Now, the Giants have made it clear that if Belt is not in the running for a starting job at the start of the regular season, he will be down in AAA, as to not impede his progress.
With the solid talent that the Giants have at first base and the corner outfield spots in Aubrey Huff, Mark DeRosa, Pat Burrell, Travis Ishikawa, Nate Schierholtz, and Cody Ross, it would be impressive to say the least if he was deemed ready to take over a consistent role on the big league club. And if he was deemed ready, then there is something to get excited about right now.
However, all that can be done for the moment is to sit back and watch how he does against the better pitching of the Cactus League, and hope that he comes out on top. However, whether it be this year or next year, let's just hope the hype pans out, because we could sure use his pop up at the top. Go get 'em fella.
Oh boy, the biggest question for the San Francisco Giants and possibly in the entire league is Pablo Sandoval. After bursting onto the scene in 2009 with a .330 average and a .943 OPS with 25 HRs and 90 RBI, the Panda severely underwhelmed in 2010, posting a .268 AVG and a .732 OPS with 13 HRs and 63 RBI. Not only that, his fielding percentage, instead of going up from the increased experience at third base, stayed stagnant.
He was larger, he was less athletic, his free swinging ways looked way too free, and Giants fans and coaches were left scratching their heads. Didn't they put this guy, this stud, on a training program to make him better, to help him lose weight? Because it sure looks like he is much worse and gained a fair amount of weight.
So, after being benched down the stretch in favor of Juan Uribe, Edgar Renteria and even Mike Fontenot, Pablo has vowed to lose weight and get himself ready for another solid season for San Francisco, even tweeting about his weight loss.
Rich Aurilia has said he has lost at least 20 pounds and reports from Pablo and his camp have him about 25 pounds lighter. Just rumors? I hope not.
And although it, like Zito and Rowand, isn't necessary for him to be a star, which this last year proved to us, my word would we be a much better team if he could find his 2009 form. Can you imagine? And that is why Pablo Sandoval is the biggest, literally and figuratively, question mark in the entire organization. With him, the Giants really could repeat. Without him, we are just left with more questions.

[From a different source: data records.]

What follows belongs to an exercise in optimizing a design on an open flow for small area; a production flow would make more cautious choices. Only simulation tests tie the RTL to the original design; equivalence was not proved. Power and IR drop assume default switching activity.

Setup of exp/fjord:
==> module grip_core, before the edit <==
module grip_core (
    input  wire        clk,
    input  wire        rst,
    input  wire        clk_in,
    input  wire        data_in,
    input  wire        edge_evt,
    input  wire        edge_src,
    input  wire        dec_en,
    input  wire        rd_req,
    input  wire [3:0]  rd_addr,
    output wire [15:0] rd_data
);
    reg  [1:0]  v;
    reg         wg;       
    reg  [4:0]  cnt;
    reg  [15:0] acc;      
    reg  [3:0]  c;        
    wire is_clk = clk_in ^ v[0];
    wire is_gap = ~clk_in & ~v[0] & (data_in ^ v[1]) & wg;
    wire enq    = edge_evt & is_gap & (cnt == 5'd20);
    wire bit_in = edge_evt & is_clk;
    always @(posedge clk) begin
        if (bit_in & ~cnt[4])
            acc <= {acc[14:0], data_in};
        if (bit_in) begin
            if (cnt == 5'd0)
                c <= {3'b000, data_in};
            else
                c <= {c[2], c[1] ^ c[3], c[0] ^ c[3], c[3] ^ data_in};
        end
    end
    always @(posedge clk) begin
        if (rst) begin
            v   <= 2'b00;
            wg  <= 1'b0;
            cnt <= 5'd0;
        end else if (edge_evt) begin
            if (is_clk) begin
                if (cnt != 5'd31)
                    cnt <= cnt + 5'd1;
            end else if (is_gap) begin
                cnt <= 5'd0;
            end
            wg <= ~v[0] & (data_in ^ v[1]);
            v  <= {data_in, clk_in};
        end
    end
    wire [15:0] p   = acc;            
    wire        ok  = (c == 4'd0);
    wire        is2 = ok & (p[15:14] == 2'd2);
    wire [14:0] enq_code = {is2, p[13:2],
                            is2 ? p[1:0] : (ok ? p[15:14] : 2'b10)};
    reg [14:0] q [0:9];
    reg [3:0]  count;
    wire full   = (count == 4'd10);
    wire empty  = (count == 4'd0);
    wire do_enq = enq & ~full;
    wire do_deq = dec_en & ~empty;
    integer i;
    always @(posedge clk) begin
        if (do_enq) begin
            q[0] <= enq_code;
            for (i = 1; i < 10; i = i + 1)
                q[i] <= q[i-1];
        end
    end
    always @(posedge clk) begin
        if (rst)
            count <= 4'd0;
        else if (do_enq & ~do_deq)
            count <= count + 4'd1;
        else if (do_deq & ~do_enq)
            count <= count - 4'd1;
    end
    reg [14:0] e;
    always @(*) begin
        e = 15'd0;
        for (i = 0; i < 10; i = i + 1)
            e = e | (q[i] & {15{count == i + 1}});
    end
    wire wr2 = do_deq & e[14];
    wire wr0 = do_deq & ~e[14] & (e[1:0] == 2'b00);
    wire wr1 = do_deq & ~e[14] & (e[1:0] == 2'b01);
    wire wr3 = do_deq & ~e[14] & (e[1:0] == 2'b11);
    reg [5:0]  x_r, yn_r, lt_r, rt_r, thr_r;
    reg [1:0]  hatx_p, haty_p, dpadx_p, dpady_p;
    reg [10:0] btn_r;
    reg [3:0]  init_r;
    always @(posedge clk) begin
        if (wr0) begin
            x_r  <= e[7:2];
            yn_r <= e[13:8];
        end
        if (wr1) begin
            lt_r <= e[7:2];
            rt_r <= e[13:8];
        end
        if (wr2) begin
            thr_r   <= e[13:8];
            hatx_p  <= {e[1], e[0]};
            haty_p  <= {e[2], e[3]};
            dpadx_p <= {e[5], e[4]};
            dpady_p <= {e[6], e[7]};
        end
        if (wr3)
            btn_r <= e[13:3];
    end
    always @(posedge clk) begin
        if (rst)
            init_r <= 4'd0;
        else
            init_r <= init_r | {wr3, wr2, wr1, wr0};
    end
    wire [10:0] sel;
    genvar k;
    generate
        for (k = 0; k < 11; k = k + 1) begin : g_sel
            assign sel[k] = ~rst & (rd_addr == k);
        end
    endgenerate
    wire s0 = init_r[0], s1 = init_r[1], s2 = init_r[2], s3 = init_r[3];
    wire [1:0] dp = ({2{sel[5]}} & hatx_p)  | ({2{sel[6]}} & haty_p) |
                    ({2{sel[7]}} & dpadx_p) | ({2{sel[8]}} & dpady_p);
    wire [1:0] dv = {~dp[1] & dp[0], dp[1] ^ dp[0]} & {2{s2}};
    wire [10:0] rd_val =
          ({11{sel[0] & s0}} & {5'd0, x_r})
        | ({11{sel[1] & s0}} & {5'd0, ~yn_r})
        | ({11{sel[2] & s1}} & {5'd0, lt_r})
        | ({11{sel[3] & s1}} & {5'd0, rt_r})
        | ({11{sel[4] & s2}} & {5'd0, thr_r})
        | {9'd0, dv}
        | ({11{sel[9] & s3}} & btn_r)
        | ({11{sel[10]}}     & {7'd0, init_r});
    reg [10:0] rd_q;
    always @(posedge clk) begin
        if (rst | rd_req)
            rd_q <= rd_val;
    end
    assign rd_data = {5'd0, rd_q};
endmodule
==> flow/config.mk <==
export PLATFORM = sky130hd
export DESIGN_NAME = grip_core
export DESIGN_NICKNAME = grip_core
export VERILOG_FILES = /design/flow/design.v
export SDC_FILE = /design/flow/constraint.sdc
export NUM_CORES = 4
export LEC_CHECK = 0
export ABC_AREA = 1
export CAP_MARGIN = 20
export CORE_MARGIN = 2
export CORE_UTILIZATION = 70
export CTS_BUF_LIST = sky130_fd_sc_hd__clkbuf_16
export CTS_CLUSTER_DIAMETER = 80
export CTS_CLUSTER_SIZE = 30
export SLEW_MARGIN = 20
==> flow/constraint.sdc <==
create_clock -name core_clock -period 8.0 [get_ports {clk}]
set_input_delay 1.6000 -clock core_clock [delete_from_list [all_inputs] [get_ports {clk}]]
set_output_delay 1.6000 -clock core_clock [all_outputs]
set_load 0.01 [all_outputs]
standard.sh (not shown) runs the stock make flow with config.mk's settings and CLKGATE_MAP_FILE= SYNTH_SCRIPT=/design/flow/synth_recipe.tcl, a recipe that flattens the netlist after the stock synthesis.
==> flow/flow/run.sh <==
#!/bin/bash
# Own flow: the standard layout (standard.sh) with these changes:
#  - the ABC script ORFS's synthesis uses for ABC_AREA=1 is replaced by
#    flow/abc_area.script (area mapping, no buffering or upsizing);
#  - port buffers are buf_1 cells;
#  - CTS inserts no dummy loads and its root buffer is clkbuf_4;
#  - no adder extraction (ADDER_MAP_FILE empty), so ABC maps adders.
# The registers Yosys makes, the floorplan, power grid and tap cells are
# the standard flow's.
set -euo pipefail
W=$PWD
mkdir -p "$W/scripts_mod"
cp -r "$FLOW_HOME/scripts/." "$W/scripts_mod/"
cp "$W/flow/abc_area.script" "$W/scripts_mod/abc_area.script"
bash "$W/standard.sh" \
    SCRIPTS_DIR="$W/scripts_mod" \
    ADDER_MAP_FILE= \
    "BUFFER_PORTS_ARGS=-buffer_cell sky130_fd_sc_hd__buf_1" \
    "CTS_ARGS=-sink_clustering_enable -repair_clock_nets -sink_clustering_size 30 -sink_clustering_max_diameter 80 -buf_list sky130_fd_sc_hd__clkbuf_16 -dont_use_dummy_load -root_buf sky130_fd_sc_hd__clkbuf_4" \
    finish > "$W/standard_flow.log" 2>&1
==> flow/flow/abc_area.script <==
strash
ifraig
scorr
dc2
strash
dch -f
amap
topo
Edits applied to the flow inputs when going from exp/fjord to exp/yarrow:
==> flow/design.v <==
module grip_core (
    input  wire        clk,
    input  wire        rst,
    input  wire        clk_in,
    input  wire        data_in,
    input  wire        edge_evt,
    input  wire        edge_src,
    input  wire        dec_en,
    input  wire        rd_req,
    input  wire [3:0]  rd_addr,
    output wire [15:0] rd_data
);
    reg  [1:0]  v;
    reg         wg;       
    reg  [19:0] acc;      
    reg  [4:0]  cnt;
    wire is_clk = clk_in ^ v[0];
    wire is_gap = ~clk_in & ~v[0] & (data_in ^ v[1]) & wg;
    wire enq    = edge_evt & is_gap & (cnt == 5'd27);
    always @(posedge clk) begin
        if (edge_evt & is_clk)
            acc <= {acc[18:0], data_in};
    end
    always @(posedge clk) begin
        if (rst) begin
            v   <= 2'b00;
            wg  <= 1'b0;
            cnt <= 5'd0;
        end else if (edge_evt) begin
            if (is_clk) begin
                if (cnt != 5'd22)
                    cnt <= {cnt[3:0], ~(cnt[4] ^ cnt[2])};
            end else if (is_gap) begin
                cnt <= 5'd0;
            end
            wg <= ~v[0] & (data_in ^ v[1]);
            v  <= {data_in, clk_in};
        end
    end
    wire [19:0] f = acc;
    wire [6:0]  s;
    assign s[0] = f[0] ^ f[7]  ^ f[14];
    assign s[1] = f[1] ^ f[8]  ^ f[15];
    assign s[2] = f[2] ^ f[9]  ^ f[16];
    assign s[3] = f[3] ^ f[10] ^ f[17];
    assign s[4] = f[4] ^ f[11] ^ f[18];
    assign s[5] = f[5] ^ f[12] ^ f[19];
    assign s[6] = f[6] ^ f[13];
    reg [3:0] nib;
    always @(*) begin
        case (s[6:4])
            3'd0: nib = 4'h0;
            3'd1: nib = 4'h7;
            3'd2: nib = 4'he;
            3'd3: nib = 4'h9;
            3'd4: nib = 4'hb;
            3'd5: nib = 4'hc;
            3'd6: nib = 4'h5;
            default: nib = 4'h2;
        endcase
    end
    wire ok  = (s[3:0] == nib);
    wire is2 = ok & (f[19:18] == 2'd2);
    wire [14:0] enq_code = {is2, f[17:6],
                            is2 ? f[5:4] : (ok ? f[19:18] : 2'b10)};
    reg [14:0] q [0:9];
    reg [3:0]  count;
    wire full   = (count == 4'd10);
    wire empty  = (count == 4'd0);
    wire do_enq = enq & ~full;
    wire do_deq = dec_en & ~empty;
    integer i;
    always @(posedge clk) begin
        if (do_enq) begin
            q[0] <= enq_code;
            for (i = 1; i < 10; i = i + 1)
                q[i] <= q[i-1];
        end
    end
    always @(posedge clk) begin
        if (rst)
            count <= 4'd0;
        else if (do_enq & ~do_deq)
            count <= count + 4'd1;
        else if (do_deq & ~do_enq)
            count <= count - 4'd1;
    end
    reg [14:0] e;
    always @(*) begin
        e = 15'd0;
        for (i = 0; i < 10; i = i + 1)
            e = e | (q[i] & {15{count == i + 1}});
    end
    wire wr2 = do_deq & e[14];
    wire wr0 = do_deq & ~e[14] & (e[1:0] == 2'b00);
    wire wr1 = do_deq & ~e[14] & (e[1:0] == 2'b01);
    wire wr3 = do_deq & ~e[14] & (e[1:0] == 2'b11);
    reg [5:0]  x_r, yn_r, lt_r, rt_r, thr_r;
    reg [1:0]  hatx_p, haty_p, dpadx_p, dpady_p;
    reg [10:0] btn_r;
    reg [3:0]  init_r;
    always @(posedge clk) begin
        if (wr0) begin
            x_r  <= e[7:2];
            yn_r <= e[13:8];
        end
        if (wr1) begin
            lt_r <= e[7:2];
            rt_r <= e[13:8];
        end
        if (wr2) begin
            thr_r   <= e[13:8];
            hatx_p  <= {e[1], e[0]};
            haty_p  <= {e[2], e[3]};
            dpadx_p <= {e[5], e[4]};
            dpady_p <= {e[6], e[7]};
        end
        if (wr3)
            btn_r <= e[13:3];
    end
    always @(posedge clk) begin
        if (rst)
            init_r <= 4'd0;
        else
            init_r <= init_r | {wr3, wr2, wr1, wr0};
    end
    wire [10:0] sel;
    genvar k;
    generate
        for (k = 0; k < 11; k = k + 1) begin : g_sel
            assign sel[k] = ~rst & (rd_addr == k);
        end
    endgenerate
    wire s0 = init_r[0], s1 = init_r[1], s2 = init_r[2], s3 = init_r[3];
    wire [1:0] dp = ({2{sel[5]}} & hatx_p)  | ({2{sel[6]}} & haty_p) |
                    ({2{sel[7]}} & dpadx_p) | ({2{sel[8]}} & dpady_p);
    wire [1:0] dv = {~dp[1] & dp[0], dp[1] ^ dp[0]} & {2{s2}};
    wire [10:0] rd_val =
          ({11{sel[0] & s0}} & {5'd0, x_r})
        | ({11{sel[1] & s0}} & {5'd0, ~yn_r})
        | ({11{sel[2] & s1}} & {5'd0, lt_r})
        | ({11{sel[3] & s1}} & {5'd0, rt_r})
        | ({11{sel[4] & s2}} & {5'd0, thr_r})
        | {9'd0, dv}
        | ({11{sel[9] & s3}} & btn_r)
        | ({11{sel[10]}}     & {7'd0, init_r});
    reg [10:0] rd_q;
    always @(posedge clk) begin
        if (rst | rd_req)
            rd_q <= rd_val;
    end
    assign rd_data = {5'd0, rd_q};
endmodule
Results
Going from exp/fjord to exp/yarrow, number of buffers inserted by hold repair at cts flat; power now larger; part of the power in registers shows a reduction of 0.2 points; via density per instance stayed essentially flat; residual overflow from global routing shows no meaningful change.
Combinational cell fraction of total power, exp/yarrow and exp/fjord, higher one = exp/yarrow.
Achievable frequency improves in exp/yarrow relative to exp/fjord.

## afterwards: timing with drivers on the ports
In the flow no input, the clock included, has a driving cell. The finished layouts below were timed again as built, in two steps. Step 1: set_driving_cell puts a clkbuf_16 on clk and a buf_2 on each other input, an assumption about the parent block. Step 2 times the ports against the registers' clock, not the clock port: input delays grow and output delays shrink by t, the midpoint of the rising clock arrivals with the driver on. Three values: ideal ports, drivers, drivers and shift; two values: the first two.
run	shift t [ns]	setup WS [ns]	worst slew at a driven data input, ns
exp/fjord	0.597	3.987 / 3.998 / 3.402	0.03
exp/yarrow	0.609	4.169 / 4.182 / 3.573	0.03
After both steps setup and hold are still met in every run listed. The setup slack of exp/yarrow, which loses most, moves by +0.013 ns with the drivers and by -0.596 ns with both steps.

Have pitchers just figured out how to pitch to him? I dunno. Has he lost enough weight to become a true athlete again? I dunno. Has he put his personal issues behind him? I dunno. Does he have the focus, will and work ethic to recapture what he did in 2009? I dunno. Do you know? I doubt it. Unless you are Pablo Sandoval, in which case, how is it going? I am a huge fan, so happy you are reading my article! But if you aren't Pablo Sandoval, you will have to wait and find out, just like the rest of us.